Алексей Петрович стиснул ладонями лицо, с силой потер щеки и лоб, шершавый подбородок.

"Неча себя казнить, — пробормотал он. — Уж коли живешь среди волков, то и дальше по пословице. — И тут же привычно отвлекся на свое: — Ничего, вот напишешь роман, свой "Железный поток" или "Тихий Дон", и станешь независимым от всех этих смидовичей и джугашвилей. А пока надо подвывать — ничего не поделаешь".

Мысль Алексея Петровича готова была переключиться на роман, который он вынашивал в себе и писал около года разрозненными главами, еще не зная, как эти главы соединить. И тут вспомнилось, что он должен быть у товарища Ирэны, что сам же и напросился, хотя, возможно, и она тоже хочет того же, представил, как он сейчас пойдет по пустынному и гулкому коридору, постучит в дверь, войдет, увидит ее, а дальше… Что будет дальше? Чай? Да на кой черт нужен ему этот чай!

Алексей Петрович совершенно не представлял, как вести себя, что говорить, потому что никогда со дня женитьбы на Маше не искал близости с другими женщинами, а если такая близость и случалась, то исключительно сама собой, как бы и не по его воле.
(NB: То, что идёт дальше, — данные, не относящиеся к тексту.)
$ cat config.mk
export PLATFORM = sky130hd
export DESIGN_NAME = bitmap_loader
export DESIGN_NICKNAME = d
export VERILOG_FILES = /design/src/rtl/cpu_pkg.sv /design/src/rtl/bm_word_buffer.sv /design/src/rtl/bitmap_loader.sv
export SDC_FILE = /design/constraint.sdc
export NUM_CORES = 2
export LEC_CHECK = 0
export CAP_MARGIN = 20
export CORE_AREA = 3 3 621 623
export CTS_BUF_LIST = sky130_fd_sc_hd__clkbuf_4 sky130_fd_sc_hd__clkbuf_8
export DETAILED_ROUTE_END_ITERATION = 8
export DIE_AREA = 0 0 624 626
export PLACE_DENSITY = 0.34
export REMOVE_ABC_BUFFERS = 1
export SLEW_MARGIN = 20
export SYNTH_ARGS = -nofsm -noshare
export SYNTH_HDL_FRONTEND = slang
export SYNTH_SLANG_ARGS = --single-unit
$ cat constraint.sdc
create_clock -name clk -period 2.85 [get_ports clk]
set_input_delay 0.4275 -clock clk [delete_from_list [all_inputs] [get_ports clk]]
set_output_delay 0.4275 -clock clk [all_outputs]
set_load 0.05 [all_outputs]
File: src/rtl/vs_seq_pkg.sv
// Shared constants and helpers for the input-conditioning (sync + debounce) blocks.
package vs_seq_pkg;

  localparam int SYNC_STAGES_MIN     = 2;
  localparam int DEBOUNCE_CYCLES_MIN = 1;

  // Counter width able to hold 0..n.
  function automatic int cnt_width(int n);
    return $clog2(n + 1);
  endfunction

endpackage

File: src/rtl/vs_sync_chain.sv
// Multi-flop synchroniser; q is the last stage of an async-reset shift chain.
module vs_sync_chain import vs_seq_pkg::*; #(
  parameter int   SYNC_STAGES = 2,
  parameter logic RESET_VALUE = 1'b0
) (
  input  logic clock,
  input  logic reset_n,
  input  logic d,
  output logic q
);

  logic [SYNC_STAGES-1:0] sr;

  always_ff @(posedge clock or negedge reset_n) begin
    if (!reset_n) sr <= {SYNC_STAGES{RESET_VALUE}};
    else          sr <= {sr[SYNC_STAGES-2:0], d};
  end

  assign q = sr[SYNC_STAGES-1];

endmodule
И тут в обрамлении морозных узоров Алексей Петрович увидел лицо Маши, ее преданные глаза, представил, как она лежит сейчас в постели, лежит на его месте (она всегда без него ложится на его место у стенки), лежит на спине, вытянув руки поверх одеяла, рубашка на ней сиреневая, волосы, густые и длинные, обычно заплетенные в толстую косу, рассыпаны по подушке, мягкие губы, мягкие груди и живот… — вот там бы, возле нее ему и быть…

Но что же делать? Не идти? А как он завтра посмотрит в глаза товарищу Ирэне? Да и почему, собственно, не идти? Он — журналист, писатель, ему надо изучать людей, проникать в глубины их психики, характеров, поддерживать, наконец, в самом себе жизненный тонус. Почему он должен противиться желанию — пусть даже плотскому, пусть к жидовке? Он никому не давал обета святости и прочей чепухи. Да ведь это просто интересно, черт возьми, это и есть сама жизнь! Тем более что у него еще не было настоящей любовницы, если не считать нескольких совершенно случайных связей. И Катерины… Но о связи с ней, с женой старшего брата, пусть очень непродолжительной и не по его воле, Алексей Петрович вспоминать не любил…

Да, о чем это он? О личном опыте… Так вот, если следовать заветам Куприна, то описывать надо лишь то, что сам хорошо знаешь, испытал на собственной шкуре…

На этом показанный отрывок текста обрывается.